There can be fear or phobia of parts or between parts that can be addressed and resolved using EMDR techniques of desensitization.  Even if a client is highly motivated for trauma work, they might have a part or parts that aren’t as excited about it and resistant to change. Sometimes parts are still stuck in trauma; they not believe it is safe to stop doing what they believe works best to protect the system. Other times, parts may not know there are other parts and may think they are the only part in town.    This might look like an avoidant part whose job has been to avoid anything related to the trauma. We then work to help this part understand why it might be helpful to allow feeling so we can move through and discharge emotions.   Avoidance is a normal response to trauma as we are hard wired to avoid pain (think about putting your hand on a hot stove, we have a reflex that immediately tells us to move our hand).  So the idea of moving toward the pain to heal can feel foreign at first and take some warming up to. 

Eye Movement Desensitization and Reprocessing (EMDR) is largely thought of in terms of processing trauma.  But it also includes psychological resourcing prior to this processing. When we process trauma, the processing continues between session and requires tools to contain emotions or memories that might arise.  We teach grounding techniques to cope with dissociation and flashbacks or nightmares.  Resourcing also includes adding tools to contain traumatic memories, self soothe, and (when needed) implementing desired characteristics that might be helpful (like courage or assertiveness).  Meeting and working with parts is considered extended resourcing; we can even give parts their own tools to self regulate!   New parts can be installed, like a part that is five years older, done with trauma therapy and living their best life.  Attachment between parts can be enhanced. This resourcing allows more adaptive information into the overall system and allows the actual reprocessing portion of EMDR to move more quickly and have fewer defenses (parts) arising to potentially stall processing. 

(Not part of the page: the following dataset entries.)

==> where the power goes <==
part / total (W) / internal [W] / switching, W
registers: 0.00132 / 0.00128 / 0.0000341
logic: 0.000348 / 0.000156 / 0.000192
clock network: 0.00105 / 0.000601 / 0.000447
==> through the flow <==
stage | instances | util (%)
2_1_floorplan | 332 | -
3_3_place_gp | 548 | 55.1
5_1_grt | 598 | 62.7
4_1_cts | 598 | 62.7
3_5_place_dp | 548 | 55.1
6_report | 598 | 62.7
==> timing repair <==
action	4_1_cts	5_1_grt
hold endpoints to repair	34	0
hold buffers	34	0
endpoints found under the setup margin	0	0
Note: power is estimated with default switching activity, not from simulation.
## src/common/fetch_pkg.sv

```systemverilog
package fetch_pkg;

    // basic widths fixed by the rv32 isa
    typedef logic [31:0] word_t;      // instruction or data word
    typedef logic [31:0] addr_t;      // byte address, pc
    typedef logic [7:0]  mem_idx_t;   // word index, pc[9:2]
    typedef logic [4:0]  reg_idx_t;   // rd field

    // pc after reset
    localparam addr_t reset_pc = 32'h8000_0000;

    // instruction memory size in words
    localparam int mem_depth = 256;

    // major opcode of jal
    localparam logic [6:0] opcode_jal = 7'b1101111;

    // fetch loop
    // req       -> one cycle with the sram read strobe
    // wait_data -> word comes back on rd_done
    // hold      -> word offered to decode until taken
    typedef enum logic [1:0] {
        req       = 2'd0,
        wait_data = 2'd1,
        hold      = 2'd2
    } fetch_state_t;

endpackage

```

## src/decode_unit.sv

```systemverilog
module decode_unit (
    input  logic                     clk,
    input  logic                     rst,
    // from fetch
    input  logic                     inst_valid,
    input  fetch_pkg::addr_t         inst_pc,
    input  fetch_pkg::word_t         inst_word,
    // back to fetch
    output logic                     inst_ready,
    output logic                     jump_en,
    output fetch_pkg::addr_t         jump_pc,
    // output entry toward the consumer
    output logic                     out_valid,
    input  logic                     out_ready,
    output fetch_pkg::addr_t         out_pc,
    output fetch_pkg::word_t         out_inst,
    output fetch_pkg::reg_idx_t      out_rd,
    output logic                     out_is_jal
);

    logic [6:0]          opcode;
    logic                is_jal;
    fetch_pkg::word_t    j_imm;     // sign-extended j immediate
    fetch_pkg::reg_idx_t rd;
    logic                xfer;

    // field split
    assign opcode = inst_word[6:0];
    assign rd     = inst_word[11:7];

    assign is_jal = (opcode == fetch_pkg::opcode_jal);

    // j-type immediate, imm[20|10:1|11|19:12], bit 0 always zero
    assign j_imm = {
        {12{inst_word[31]}},
        inst_word[19:12],
        inst_word[20],
        inst_word[30:21],
        1'b0
    };

    // redirect path, purely combinational
    assign jump_en = is_jal;
    assign jump_pc = inst_pc + j_imm;   // wraps naturally mod 2^32

    // room when empty or the entry leaves this cycle
    assign inst_ready = !out_valid || out_ready;
    assign xfer       = inst_valid && inst_ready;

    // entry valid flag
    always_ff @(posedge clk) begin
        if (rst) begin
            out_valid <= 1'b0;
        end else if (xfer) begin
            out_valid <= 1'b1;     // new item replaces or fills
        end else if (out_ready) begin
            out_valid <= 1'b0;     // taken, nothing new behind it
        end
    end

    // payload, held until the next transfer
    always_ff @(posedge clk) begin
        if (xfer) begin
            out_pc     <= inst_pc;
            out_inst   <= inst_word;
            out_rd     <= rd;
            out_is_jal <= is_jal;
        end
    end

endmodule

```
### src/ice_controller.sv
`timescale 1ns/1ns

module ice_controller #(
	parameter int clks_per_bit = 16,
	parameter int pint_half    = 2
) (
	input  logic clk,
	input  logic reset,
	input  logic uart_rx_line,
	output logic pint_wrreq,
	output logic pint_wrdata,
	output logic pint_clk,
	output logic pint_resetn
);
	import ice_pkg::*;

	// UART receiver to decoder
	logic [7:0] rx_data;
	logic       rx_valid;

	// Decoder to parser
	logic       char_valid;
	logic       is_hex;
	nibble_t    hex_value;
	logic       is_cmd;
	cmd_t       cmd;
	logic       is_eol;

	// Parser to serializer
	logic        tx_req;
	cmd_t        tx_cmd;
	byte_count_t tx_num_bytes;
	pint_data_t  tx_data;
	logic        busy;

	uart_rx #(
		.clks_per_bit(clks_per_bit)
	) u_uart_rx (
		.clk     (clk),
		.reset   (reset),
		.rx      (uart_rx_line),
		.rx_data (rx_data),
		.rx_valid(rx_valid)
	);

	character_decoder u_decoder (
		.clk       (clk),
		.reset     (reset),
		.rx_data   (rx_data),
		.rx_valid  (rx_valid),
		.char_valid(char_valid),
		.is_hex    (is_hex),
		.hex_value (hex_value),
		.is_cmd    (is_cmd),
		.cmd       (cmd),
		.is_eol    (is_eol)
	);

	command_parser u_parser (
		.clk         (clk),
		.reset       (reset),
		.char_valid  (char_valid),
		.is_hex      (is_hex),
		.hex_value   (hex_value),
		.is_cmd      (is_cmd),
		.cmd         (cmd),
		.is_eol      (is_eol),
		.busy        (busy),
		.tx_req      (tx_req),
		.tx_cmd      (tx_cmd),
		.tx_num_bytes(tx_num_bytes),
		.tx_data     (tx_data)
	);

	pint_serializer #(
		.pint_half(pint_half)
	) u_serializer (
		.clk         (clk),
		.reset       (reset),
		.tx_req      (tx_req),
		.tx_cmd      (tx_cmd),
		.tx_num_bytes(tx_num_bytes),
		.tx_data     (tx_data),
		.busy        (busy),
		.pint_wrreq  (pint_wrreq),
		.pint_wrdata (pint_wrdata),
		.pint_clk    (pint_clk),
		.pint_resetn (pint_resetn)
	);

endmodule

### config.mk
export PLATFORM = sky130hd
export DESIGN_NAME = ice_controller
export DESIGN_NICKNAME = d
export VERILOG_FILES = /design/src/ice_pkg.sv /design/src/uart_rx.sv /design/src/character_decoder.sv /design/src/command_parser.sv /design/src/pint_serializer.sv /design/src/ice_controller.sv
export SDC_FILE = /design/constraint.sdc
export NUM_CORES = 1
export LEC_CHECK = 0
export ABC_AREA = 1
export BUFFER_PORTS_ARGS = -buffer_cell sky130_fd_sc_hd__buf_4
export CORE_ASPECT_RATIO = 1.5
export CORE_UTILIZATION = 43
export DETAILED_ROUTE_END_ITERATION = 6
export SLEW_MARGIN = 10
export SYNTH_ARGS = -nofsm -noshare
export SYNTH_HDL_FRONTEND = slang
export SYNTH_SLANG_ARGS = --single-unit
### constraint.sdc
create_clock -name clk -period 3.88 [get_ports clk]
set_input_delay 0.582 -clock clk [delete_from_list [all_inputs] [get_ports clk]]
set_output_delay 0.582 -clock clk [all_outputs]
set_load 0.03 [all_outputs]
$ cat config.mk
export PLATFORM = sky130hd
export DESIGN_NAME = key_irq
export DESIGN_NICKNAME = d
export VERILOG_FILES = /design/src/include/rv_board_bus_defs.svh /design/src/source/rv_board_bus_pkg.sv /design/src/source/key_irq.sv
export SDC_FILE = /design/constraint.sdc
export NUM_CORES = 1
export LEC_CHECK = 0
export BUFFER_PORTS_ARGS = -buffer_cell sky130_fd_sc_hd__clkbuf_2
export CAP_MARGIN = 0
export CORE_AREA = 10 10 47 49
export CTS_BUF_LIST = sky130_fd_sc_hd__clkbuf_8
export CTS_CLUSTER_DIAMETER = 40
export DETAILED_ROUTE_END_ITERATION = 12
export DIE_AREA = 0 0 57 59
export PLACE_DENSITY = 0.7
export RECOVER_POWER = 50
export SYNTH_ARGS = -nofsm -noshare
export SYNTH_HDL_FRONTEND = slang
export SYNTH_SLANG_ARGS = --single-unit
$ cat constraint.sdc
create_clock -name CLOCK_50 -period 1.23 [get_ports CLOCK_50]
set_input_delay 0.1845 -clock CLOCK_50 [delete_from_list [all_inputs] [get_ports CLOCK_50]]
set_output_delay 0.1845 -clock CLOCK_50 [all_outputs]
set_load 0.005 [all_outputs]
[src/include/rv_board_bus_defs.svh]
`ifndef RV_BOARD_BUS_DEFS_SVH
`define RV_BOARD_BUS_DEFS_SVH

// data RAM window
`define RAM_BASE 64'h0000_0000_0000_1000
`define RAM_BYTES 4096
// depth in 32-bit words
`define RAM_WORDS 1024

// keyboard data register, read only
`define KEY_ADDR 64'h0000_0000_0000_2000
// console write register
`define UART_ADDR 64'h0000_0000_0000_2008

// sd card control and status
`define SDC_ADDR 64'h0000_0000_0000_3000
`define SDC_READ 64'h0000_0000_0000_3008
`define SDC_READY 64'h0000_0000_0000_3010
`define SDC_AVAIL 64'h0000_0000_0000_3018

// sector buffer window, one byte per address
`define SDC_BASE 64'h0000_0000_0000_4000
`define SDC_BYTES 512

`endif

[src/source/rv_board_bus_pkg.sv]
package rv_board_bus_pkg;

    // bus side
    typedef logic [63:0] bus_addr_t;
    typedef logic [63:0] bus_data_t;

    // one ram word
    typedef logic [31:0] mem_word_t;

    // bit 2 unsigned on loads
    // low bits 00 byte, 01 half, 10 word, 11 double
    typedef logic [2:0] ls_type_t;

    // sd card side
    typedef logic [7:0] sd_byte_t;
    typedef logic [31:0] sd_sector_addr_t;
    typedef logic [8:0] sdc_index_t;

    typedef logic [3:0] irq_vector_t;

    // double access runs over two beats
    typedef enum logic {
        beat_first,
        beat_second
    } beat_t;

endpackage

[src/source/sd_sector_buffer.sv]
`timescale 1ns/100ps
`include "rv_board_bus_defs.svh"

module sd_sector_buffer (
    input  logic                         CLOCK_50,
    input  logic                         KEY0,
    input  logic                         sd_byte_available,
    input  rv_board_bus_pkg::sd_byte_t   sd_dout,
    input  rv_board_bus_pkg::sdc_index_t sdc_index,
    output rv_board_bus_pkg::sd_byte_t   sdc_byte,
    output logic                         sdc_available
);

    rv_board_bus_pkg::sd_byte_t buffer [`SDC_BYTES];

    rv_board_bus_pkg::sdc_index_t fill_idx;
    logic                         byte_avail_d;
    logic                         byte_rise;
    logic                         sector_done;

    // one byte per rising edge of the strobe
    assign byte_rise = sd_byte_available && !byte_avail_d;

    always_ff @(posedge CLOCK_50) begin
        if (byte_rise) begin
            buffer[fill_idx] <= sd_dout;
        end
    end

    always_ff @(posedge CLOCK_50 or negedge KEY0) begin
        if (!KEY0) begin
            byte_avail_d  <= 1'b0;
            fill_idx      <= '0;
            sector_done   <= 1'b0;
            sdc_available <= 1'b0;
        end else begin
            byte_avail_d <= sd_byte_available;
            // set one cycle after the last byte lands
            sector_done  <= byte_rise && (fill_idx == '1);
            if (byte_rise) begin
                // 9-bit index wraps after 512
                fill_idx <= fill_idx + 1'b1;
            end
            if (sector_done) begin
                sdc_available <= 1'b1;
            end else if (byte_rise && (fill_idx == '0)) begin
                // next sector has started
                sdc_available <= 1'b0;
            end
        end
    end

    // bus read port
    assign sdc_byte = buffer[sdc_index];

endmodule

[config.mk]
export PLATFORM = sky130hd
export DESIGN_NAME = sd_sector_buffer
export DESIGN_NICKNAME = d
export VERILOG_FILES = /design/src/source/rv_board_bus_pkg.sv /design/src/source/sd_sector_buffer.sv
export VERILOG_INCLUDE_DIRS = /design/src /design/src/include
export SDC_FILE = /design/constraint.sdc
export NUM_CORES = 2
export LEC_CHECK = 0
export BUFFER_PORTS_ARGS = -buffer_cell sky130_fd_sc_hd__buf_2
export CAP_MARGIN = 20
export CORE_ASPECT_RATIO = 1.4
export CORE_MARGIN = 4
export CORE_UTILIZATION = 65
export DETAILED_ROUTE_END_ITERATION = 7
export PLACE_DENSITY = 0.81
export SYNTH_ARGS = -nofsm -noshare
export SYNTH_HDL_FRONTEND = slang
export SYNTH_SLANG_ARGS = --single-unit
[constraint.sdc]
create_clock -name CLOCK_50 -period 5.1 [get_ports CLOCK_50]
set_clock_uncertainty 0.15 [all_clocks]
set_input_delay 0.51 -clock CLOCK_50 [delete_from_list [all_inputs] [get_ports CLOCK_50]]
set_output_delay 0.51 -clock CLOCK_50 [all_outputs]
set_load 0.005 [all_outputs]
# Word level (Yosys, flattened, before mapping)
# Memory sizes are Yosys's and may differ from the RTL's.
# Index checks and enable logic that the tools add are counted.
dict set report classes {
  n_addsub 1
  eq_ne 1
  n_mux 4
  n_reduce_logical 6
}
# operator n
set op_table {}
lappend op_table {{adder 9 x 1 -> 9 bit (second input constant)} 1}
lappend op_table {{== test 9 bit (second input constant)} 1}
lappend op_table {{zero test 9 bit} 1}
lappend op_table {{two-way mux 1 bit} 4}
lappend op_table {{logical AND 1 bit} 3}
lappend op_table {{nonzero test 2 bit} 1}
lappend op_table {{zero test 1 bit} 1}
dict set report word_totals {
  reg_bits 12
  ramBits 4096
  input_bits 20
  out_inout_bits 9
  word_cells 17
  n_memories 1
}
# name words word_bits rd rd_clocked_by_memory_dff wr line_no
set memory_table {}
lappend memory_table {buffer 512 8 1 0 1 sd_sector_buffer.sv:14} ;# rv_board_bus_pkg::sd_byte_t buffer [`SDC_BYTES];

# Depth between registers and ports, before layout
dict set report logic_depth {
  word_depth 5
  mapped_depth 14
}

# Worst setup path before layout
# OpenSTA, ideal clock, no wires.
dict set report synth_timing {
  kind {input -> output}
  startpoint {input sdc_index[2]}
  endpoint {output sdc_byte[4]}
  t_arrival_ns 2.661
  path_slack_ns 1.779
  path_stages 11
  n_path_buf 4
  cell_sequence {buf_2 or2_1 buf_6 buf_6 buf_2 o221ai_1 a211oi_1 or3_1 nor4_1 o2111ai_1 nor4_2}
}
dict set report synth_between {
  elab_chain_cells 1
}
# element line_no
set synth_lines {}
lappend synth_lines {{start: declaration} sd_sector_buffer.sv:9} ;# input rv_board_bus_pkg::sdc_index_t sdc_index,
lappend synth_lines {{memory (512 x 8 bit)} -}
lappend synth_lines {{end: declaration} sd_sector_buffer.sv:10} ;# output rv_board_bus_pkg::sd_byte_t sdc_byte,
# Every way passes these cells.

# Worst setup path in the final report
dict set report layout_timing {
  startpoint {input sdc_index[0]}
  endpoint {output sdc_byte[1]}
}
# The elaborated chain is that of the path after synthesis.

==> out/metrics.yaml <==
p_seq_share_pct: 53.9
ant_nets: 0
synthToLayoutAreaGrowth_pct: 10.5
endpoint_kind: "output port"
grt_first_pass_wirelength_mm: 623
min_period_ns: 5.22
coreArea_um2: 247000
p_per_area_nw_per_um2: 387
grt_pass1_vias: 88250
critical_path_peak_fanout: 25
crit_type: "in2out"
post-route-period-util_pct: 102
required_ns: 4.44
status: "finished, violations left"
cp.arrival_ns: 4.56
p_comb_share_pct: 5.9
root_buffer: "clkbuf_16"
seq_area_frac_synth_pct: 76.4
start_util_pct: 65.3
slew_headroom_pct: 17.1
clk_pin_slew_ns: 0.06
fmax_mhz: 191
fin_nets: 8464
vias: 87955
track_usage_pct: 33.5
first_pass_iters: 8
post-cts-setup-buffers: 0
synthFlopType: "edfxtp_1"
gp_congestion: 1.01
wirelength_mm: 432
critPathLaunchType: "input pin"
switchingPower_uw: 15000
wl_per_cell_um: 36.0
synth_top_cell_by_area: "edfxtp_1"
drive_gt1_share_pct: 18.7
hp-class: "in2reg"
internal_power_uw: 54000
route.detailed.drc: 178
numClockSinks: 4108
setup_viol: 7
synthCells: 8193
finalPower_uw: 69000
synth_area_um2: 161000
synth_edf_count: 4096
dr.first_iter.drc_count: 15561
numCtsBuffers: 356
p_leak_uw: 0.0567
overflow: 0
syn-num-nets: 8218
grt_start_max_net_pins: 185
hold_viol_final: 4
final_cell_mix: "4,096 x edfxtp_1, 727 x mux2i_1, 667 x mux4_2"
synth_area_leaders: "edfxtp_1 76%, mux4_2 9.3%, mux2i_1 4.5%"
switching_share_pct: 21.7
worstMarginPinSlew_ns: 1.24
tns_ns: -0.447
setup_ws_ns: -0.123
holdWs_ns: -0.00389
cts-htree-levels: 5
synth.distinct_cells: 68
insertion_delay_ns: 0.88
die_h_um: 597
violations: "design-rule violations, negative hold slack, negative setup slack"
synthArstFlopShare_pct: 0.292
cts_max_path_buffers: 4
final_common_cell: "edfxtp_1"
clock_power_share_pct: 40.1
ys_warn_count: 0
chipWidth_um: 429
dieArea_um2: 256000
syn_avg_cell_area_um2: 19.7
synth_top_area_share_pct: 76.2
dp_hpwl_mm: 258
cts_tree: "built"
drv_slew: 0
ys_ff_latch: 4108
antenna_found_initial: 20
ir_worst_vdd_v: 0.000341
ios: 29
io_buffers: 28
via_per_inst: 7.32
rows: 216
drv_cap: 0
==> Yosys cell counts (all sizes together), types with 56 or more instances <==
cell / count
a211oi: 56
a21oi: 119
buf: 299
clkbuf: 213
edfxtp: 4096
mux2i: 727
mux4: 676
nand2: 150
nor2: 662
nor3: 201
nor4: 79
o21ai: 120
o221ai: 217
o22ai: 236
==> power by group through the flow <==
stage	sequential, uW	clock (uW)	combinational [uW]
global route	37200	29100	4150
floorplan	38000	0	1970
finish	37200	27700	4100
detailed placement	38000	0	3880
global placement	38000	0	3780
CTS	37200	27600	3950
==> registers in the layout, indices dropped and copies added, names as in the netlist <==
| register | count |
|---|---|
| byte_avail_d | 1 |
| sdc_available | 1 |
| fill_idx | 9 |
| buffer | 4096 |
| sector_done | 1 |
==> timing repair <==
action                                 CTS  global route
pin swaps                                0             2
hold buffers                             7             0
resized for setup                       14            15
cloned                                   0             0
endpoints found under the hold margin  113             0
setup endpoints to repair                6             7
==> cell families (layout without fill, tap and decap cells) <==
kind of cell,Yosys count,after routing,synth area share (%)
flops,4108,4108,76.4
compound gates,889,889,3.81
buf+inv,523,1049,2.22
simple gates,1258,1258,3.49
fa+ha+maj,5,5,0.0388
xor+xnor,7,7,0.0380
mux,1403,1403,14.0
other cells,0,21,0
==> layout make-up <==
type                       instances  area (um2)
antenna                           21        52.6
clock buffer                     425        9420
inverter                          10        47.5
tap                             3270        4090
fill                           13287       68800
clock inverter                   213        2280
multi-input combinational       3562       34700
timing repair buffer             401        4330
sequential                      4108      123000
==> path summary, 6_finish.rpt <==
path | from | end | slack (ns) | cells after the start
hold / removal | sd_dout[1] | buffer[310][1] | -0.004 | 1
min in group asynchronous | KEY0 | fill_idx[6] | 0.66 | 3
max in group asynchronous | KEY0 | fill_idx[4] | 3.62 | 3
setup reg to reg | fill_idx[6] | buffer[77][1] | 1.27 | 3
hold reg to reg | sector_done | sdc_available | 0.32 | 1
setup / recovery | sdc_index[0] | sdc_byte[1] | -0.12 | 15
==> worst max-delay path: stages <==
cell and delay [ns]:
buf_12 0.26, buf_12 0.25, buf_4 0.34, mux2i_1 0.17, o22ai_1 0.27, o22ai_1 0.12, a211oi_1 0.50, nand3_1 0.37
o31ai_4 0.43, buf_4 0.18, nor3_1 0.06, buf_4 0.20, buf_4 0.14, nor3_1 0.48, buf_2 0.23
==> stage by stage <==
stage	instances	instance area, um2	worst slack, ns	utilization (%)
6_report	12010	178000	-0.123	72.2
5_1_grt	11997	178000	-0.00433	72.2
4_1_cts	11988	178000	0.0178	72.1
3_5_place_dp	11343	166000	-0.510	67.3
3_3_place_gp	11341	166000	-0.548	67.3
2_1_floorplan	8193	161000	1.78	-
==> layer usage <==
| metal | up-vias | share of wire [%] | GRT usage (%) |
|---|---|---|---|
| met2 | 7737 | 48 | 53.4 |
| met1 | 43965 | 31 | 42.1 |
| met4 | 16 | 7.8 | 20.1 |
| met3 | 1909 | 13 | 8.56 |
| li1 | 34328 | - | - |
| met5 | - | 0.030 | 0.0754 |
Power figures use the tool's default switching activity.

It can feel counterintuitive at first, to be asked to befriend and have compassion for those parts of self that previously we disliked.  Ironically, it is in the acceptance of these parts that change can occur.   When parts are disconnected, are not communicating, and disagree about how to best protect someone, it can feel loud or confusing in ones’ mind.  Many clients with complex trauma also report that they do not believe this process can work for them, as if they are the one person whose trauma is “too severe” to hope for healing.  Once undergoing this process, however, it is quite a sense of relief to come to believe that healing IS possible for them.   When parts work is done, accompanied by reprocessing of trauma, clients report a peacefulness in mind, body, and spirit.  This work compliments and enhances recovery from alcohol and drugs because it allows a person more space between thought and action, moves out of survival mode to that of thriving mode, and supports all the amazing recovery work they have done to create a new life worth living.